Oxidative Signaling in Photodynamic Therapy: Interplay Between Ferroptosis and Mitophagy

Photodynamic therapy (PDT) is a minimally invasive therapeutic modality that relies on the activation of photosensitizers (PS) by specific wavelengths of light to generate reactive oxygen species (ROS), resulting in localized cytotoxicity with relative sparing of healthy tissues. Depending on the PS properties, light dose, and intrinsic cellular features, PDT can elicit multiple cell death pathways, including apoptosis, necrosis, and autophagy. Increasing evidence indicates that PDT is also a potent inducer of ferroptosis, an iron-dependent form of regulated cell death driven by excessive lipid peroxidation (LPO), glutathione (GSH) depletion, and inactivation of glutathione peroxidase 4 (GPX4).
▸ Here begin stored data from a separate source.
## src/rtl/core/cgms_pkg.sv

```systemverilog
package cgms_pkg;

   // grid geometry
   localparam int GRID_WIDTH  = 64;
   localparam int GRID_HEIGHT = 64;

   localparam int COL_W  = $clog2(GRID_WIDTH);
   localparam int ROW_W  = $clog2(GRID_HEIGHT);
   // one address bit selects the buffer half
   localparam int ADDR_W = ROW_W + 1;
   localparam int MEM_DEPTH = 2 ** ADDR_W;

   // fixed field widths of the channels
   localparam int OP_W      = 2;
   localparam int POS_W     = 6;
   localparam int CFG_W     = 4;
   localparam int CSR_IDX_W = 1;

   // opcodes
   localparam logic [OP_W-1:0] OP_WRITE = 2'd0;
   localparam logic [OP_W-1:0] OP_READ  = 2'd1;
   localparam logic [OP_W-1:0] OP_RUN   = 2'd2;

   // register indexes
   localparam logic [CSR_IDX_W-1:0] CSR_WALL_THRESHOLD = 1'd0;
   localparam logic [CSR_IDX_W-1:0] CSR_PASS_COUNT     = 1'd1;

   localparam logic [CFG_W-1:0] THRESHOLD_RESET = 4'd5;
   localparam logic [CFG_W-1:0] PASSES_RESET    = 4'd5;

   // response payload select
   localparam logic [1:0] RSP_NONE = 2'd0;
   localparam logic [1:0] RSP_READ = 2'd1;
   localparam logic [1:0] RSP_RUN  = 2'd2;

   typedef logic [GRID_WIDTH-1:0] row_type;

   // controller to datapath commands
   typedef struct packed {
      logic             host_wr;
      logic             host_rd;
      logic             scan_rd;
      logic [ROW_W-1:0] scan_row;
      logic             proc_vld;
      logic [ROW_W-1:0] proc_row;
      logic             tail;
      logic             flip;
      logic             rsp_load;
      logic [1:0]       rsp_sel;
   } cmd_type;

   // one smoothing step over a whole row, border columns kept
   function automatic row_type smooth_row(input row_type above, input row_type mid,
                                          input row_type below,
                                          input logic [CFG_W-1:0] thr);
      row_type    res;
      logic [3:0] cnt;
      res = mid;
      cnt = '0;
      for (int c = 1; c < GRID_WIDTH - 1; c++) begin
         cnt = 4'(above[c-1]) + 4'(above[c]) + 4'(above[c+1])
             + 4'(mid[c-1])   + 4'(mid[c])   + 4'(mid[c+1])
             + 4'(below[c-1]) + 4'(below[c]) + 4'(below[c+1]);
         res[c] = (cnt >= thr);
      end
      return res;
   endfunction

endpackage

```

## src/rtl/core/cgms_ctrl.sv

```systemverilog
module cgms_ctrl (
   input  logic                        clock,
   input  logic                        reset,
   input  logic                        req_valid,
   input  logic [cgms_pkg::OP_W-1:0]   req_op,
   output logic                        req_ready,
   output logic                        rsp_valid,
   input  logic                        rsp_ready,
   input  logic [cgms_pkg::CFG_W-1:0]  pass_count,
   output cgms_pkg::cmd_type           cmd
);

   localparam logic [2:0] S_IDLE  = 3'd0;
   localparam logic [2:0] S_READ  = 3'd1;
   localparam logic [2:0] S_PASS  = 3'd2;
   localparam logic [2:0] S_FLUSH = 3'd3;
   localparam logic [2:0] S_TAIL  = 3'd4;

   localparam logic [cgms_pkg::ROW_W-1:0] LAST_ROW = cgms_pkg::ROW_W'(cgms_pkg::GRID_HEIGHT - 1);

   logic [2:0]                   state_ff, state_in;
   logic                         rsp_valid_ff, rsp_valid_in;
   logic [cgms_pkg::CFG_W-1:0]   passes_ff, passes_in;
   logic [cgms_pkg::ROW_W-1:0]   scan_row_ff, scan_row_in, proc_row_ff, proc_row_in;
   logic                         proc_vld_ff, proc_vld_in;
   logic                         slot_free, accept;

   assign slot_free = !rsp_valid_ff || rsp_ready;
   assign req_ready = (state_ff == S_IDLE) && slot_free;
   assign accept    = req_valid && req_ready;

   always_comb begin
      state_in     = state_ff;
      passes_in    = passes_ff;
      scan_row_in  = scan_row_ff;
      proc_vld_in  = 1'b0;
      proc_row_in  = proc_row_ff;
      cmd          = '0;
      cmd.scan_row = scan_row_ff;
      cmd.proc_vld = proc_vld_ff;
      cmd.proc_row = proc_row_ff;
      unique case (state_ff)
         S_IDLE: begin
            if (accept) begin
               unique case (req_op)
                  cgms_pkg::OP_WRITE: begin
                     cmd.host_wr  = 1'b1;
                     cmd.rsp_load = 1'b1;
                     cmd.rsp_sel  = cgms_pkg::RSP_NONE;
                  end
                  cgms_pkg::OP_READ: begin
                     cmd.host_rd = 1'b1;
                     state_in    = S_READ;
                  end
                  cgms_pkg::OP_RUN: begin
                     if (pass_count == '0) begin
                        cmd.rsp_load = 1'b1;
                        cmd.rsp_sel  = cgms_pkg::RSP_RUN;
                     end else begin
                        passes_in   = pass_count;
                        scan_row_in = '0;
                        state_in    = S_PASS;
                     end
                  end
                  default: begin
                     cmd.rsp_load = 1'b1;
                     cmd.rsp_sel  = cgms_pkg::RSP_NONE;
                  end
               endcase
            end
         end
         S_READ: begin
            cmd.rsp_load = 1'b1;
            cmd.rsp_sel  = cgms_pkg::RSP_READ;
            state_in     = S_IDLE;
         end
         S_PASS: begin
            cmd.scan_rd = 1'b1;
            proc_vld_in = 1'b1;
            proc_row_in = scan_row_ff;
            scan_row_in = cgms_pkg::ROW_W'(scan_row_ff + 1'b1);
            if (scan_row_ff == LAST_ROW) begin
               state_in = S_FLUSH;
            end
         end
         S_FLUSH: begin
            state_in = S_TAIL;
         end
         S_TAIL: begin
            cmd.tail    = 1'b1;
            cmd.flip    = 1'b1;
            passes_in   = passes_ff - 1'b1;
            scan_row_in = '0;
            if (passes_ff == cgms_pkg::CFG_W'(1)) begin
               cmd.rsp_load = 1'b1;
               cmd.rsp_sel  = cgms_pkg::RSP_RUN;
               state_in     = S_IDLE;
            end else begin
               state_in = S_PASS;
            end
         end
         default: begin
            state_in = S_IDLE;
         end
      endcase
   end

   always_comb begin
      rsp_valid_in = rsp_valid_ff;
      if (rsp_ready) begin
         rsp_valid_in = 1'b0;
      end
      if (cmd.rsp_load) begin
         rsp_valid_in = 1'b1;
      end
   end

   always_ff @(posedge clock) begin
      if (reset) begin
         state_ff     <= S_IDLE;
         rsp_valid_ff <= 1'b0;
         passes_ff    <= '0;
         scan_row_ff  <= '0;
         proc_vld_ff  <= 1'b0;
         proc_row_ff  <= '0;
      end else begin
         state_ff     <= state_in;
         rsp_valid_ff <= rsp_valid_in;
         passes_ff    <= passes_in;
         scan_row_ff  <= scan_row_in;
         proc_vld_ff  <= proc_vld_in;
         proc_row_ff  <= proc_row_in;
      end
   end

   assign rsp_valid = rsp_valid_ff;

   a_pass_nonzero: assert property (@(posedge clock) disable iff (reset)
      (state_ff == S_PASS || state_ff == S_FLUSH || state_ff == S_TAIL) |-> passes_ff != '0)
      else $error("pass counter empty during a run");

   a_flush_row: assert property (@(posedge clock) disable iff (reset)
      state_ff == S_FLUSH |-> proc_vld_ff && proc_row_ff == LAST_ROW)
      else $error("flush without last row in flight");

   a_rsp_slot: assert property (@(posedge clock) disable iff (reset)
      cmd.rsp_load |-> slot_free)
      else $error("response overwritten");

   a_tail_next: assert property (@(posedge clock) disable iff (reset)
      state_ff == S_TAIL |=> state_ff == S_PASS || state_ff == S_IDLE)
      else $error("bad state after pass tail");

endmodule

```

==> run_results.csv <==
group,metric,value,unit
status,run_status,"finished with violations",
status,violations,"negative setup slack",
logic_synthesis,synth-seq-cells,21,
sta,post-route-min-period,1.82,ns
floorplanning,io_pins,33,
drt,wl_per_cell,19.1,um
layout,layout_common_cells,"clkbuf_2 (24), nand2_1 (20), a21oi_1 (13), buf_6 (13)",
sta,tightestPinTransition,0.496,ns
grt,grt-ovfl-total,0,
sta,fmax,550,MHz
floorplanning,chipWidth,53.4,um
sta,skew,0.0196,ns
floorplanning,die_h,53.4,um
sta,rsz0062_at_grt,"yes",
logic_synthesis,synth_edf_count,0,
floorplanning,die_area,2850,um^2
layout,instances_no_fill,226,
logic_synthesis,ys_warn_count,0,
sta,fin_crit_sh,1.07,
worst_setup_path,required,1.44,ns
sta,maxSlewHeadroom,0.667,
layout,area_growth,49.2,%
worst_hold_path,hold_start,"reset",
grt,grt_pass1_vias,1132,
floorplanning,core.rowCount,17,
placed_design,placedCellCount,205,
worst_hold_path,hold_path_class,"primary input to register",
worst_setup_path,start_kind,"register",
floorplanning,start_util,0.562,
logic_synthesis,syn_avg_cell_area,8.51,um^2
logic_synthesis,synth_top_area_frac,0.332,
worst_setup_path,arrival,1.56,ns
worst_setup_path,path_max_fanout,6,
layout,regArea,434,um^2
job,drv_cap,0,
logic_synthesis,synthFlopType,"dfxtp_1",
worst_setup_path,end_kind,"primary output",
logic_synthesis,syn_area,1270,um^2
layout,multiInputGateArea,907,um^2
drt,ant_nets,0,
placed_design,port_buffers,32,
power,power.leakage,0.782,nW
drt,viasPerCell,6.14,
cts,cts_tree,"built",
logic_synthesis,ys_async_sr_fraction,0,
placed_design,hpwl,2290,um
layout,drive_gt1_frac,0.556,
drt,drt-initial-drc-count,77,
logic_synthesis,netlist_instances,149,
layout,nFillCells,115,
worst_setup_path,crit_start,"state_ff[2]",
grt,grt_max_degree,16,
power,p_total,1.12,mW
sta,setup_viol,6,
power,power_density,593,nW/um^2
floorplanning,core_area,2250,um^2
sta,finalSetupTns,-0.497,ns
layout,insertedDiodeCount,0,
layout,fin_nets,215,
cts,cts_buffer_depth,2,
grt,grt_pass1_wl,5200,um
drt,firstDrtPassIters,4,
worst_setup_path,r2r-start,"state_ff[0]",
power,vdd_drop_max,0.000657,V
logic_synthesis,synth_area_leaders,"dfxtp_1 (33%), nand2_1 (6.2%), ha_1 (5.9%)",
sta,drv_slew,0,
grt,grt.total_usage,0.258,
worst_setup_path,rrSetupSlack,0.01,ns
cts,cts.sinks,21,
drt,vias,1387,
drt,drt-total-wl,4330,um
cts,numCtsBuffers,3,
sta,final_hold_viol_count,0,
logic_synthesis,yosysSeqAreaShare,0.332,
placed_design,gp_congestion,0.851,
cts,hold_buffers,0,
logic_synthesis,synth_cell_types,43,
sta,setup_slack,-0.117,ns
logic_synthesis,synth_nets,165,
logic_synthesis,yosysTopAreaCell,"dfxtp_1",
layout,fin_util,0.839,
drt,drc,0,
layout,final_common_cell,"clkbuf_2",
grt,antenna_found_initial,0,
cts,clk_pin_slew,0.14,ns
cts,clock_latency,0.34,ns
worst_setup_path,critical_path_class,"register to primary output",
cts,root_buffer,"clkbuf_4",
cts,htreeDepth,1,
PDT-derived ROS promote ferroptosis both indirectly by exhausting antioxidant defenses and directly by peroxidizing PUFAs within membrane phospholipids. At the same time, intense oxidative stress generated by PDT can activate adaptive responses such as mitophagy, a selective autophagic process that removes damaged mitochondria to limit ROS production and preserve redox homeostasis. Ferroptosis and mitophagy are therefore tightly interconnected, functioning as opposing yet complementary regulators of cell fate. PDT emerges as a key upstream modulator of the ferroptosis–mitophagy balance, as spatially and temporally confined oxidative stress can shift cellular responses from adaptive mitochondrial quality control to irreversible ferroptotic injury. Despite growing interest in both PDT and ferroptosis, their mechanistic interplay, particularly in relation to mitophagy, remains underexplored. This narrative review provides an integrated overview of current knowledge on how PDT influences ferroptosis and mitophagy, highlighting the molecular mechanisms that connect these pathways and discussing their implications for improving therapeutic efficacy and overcoming resistance.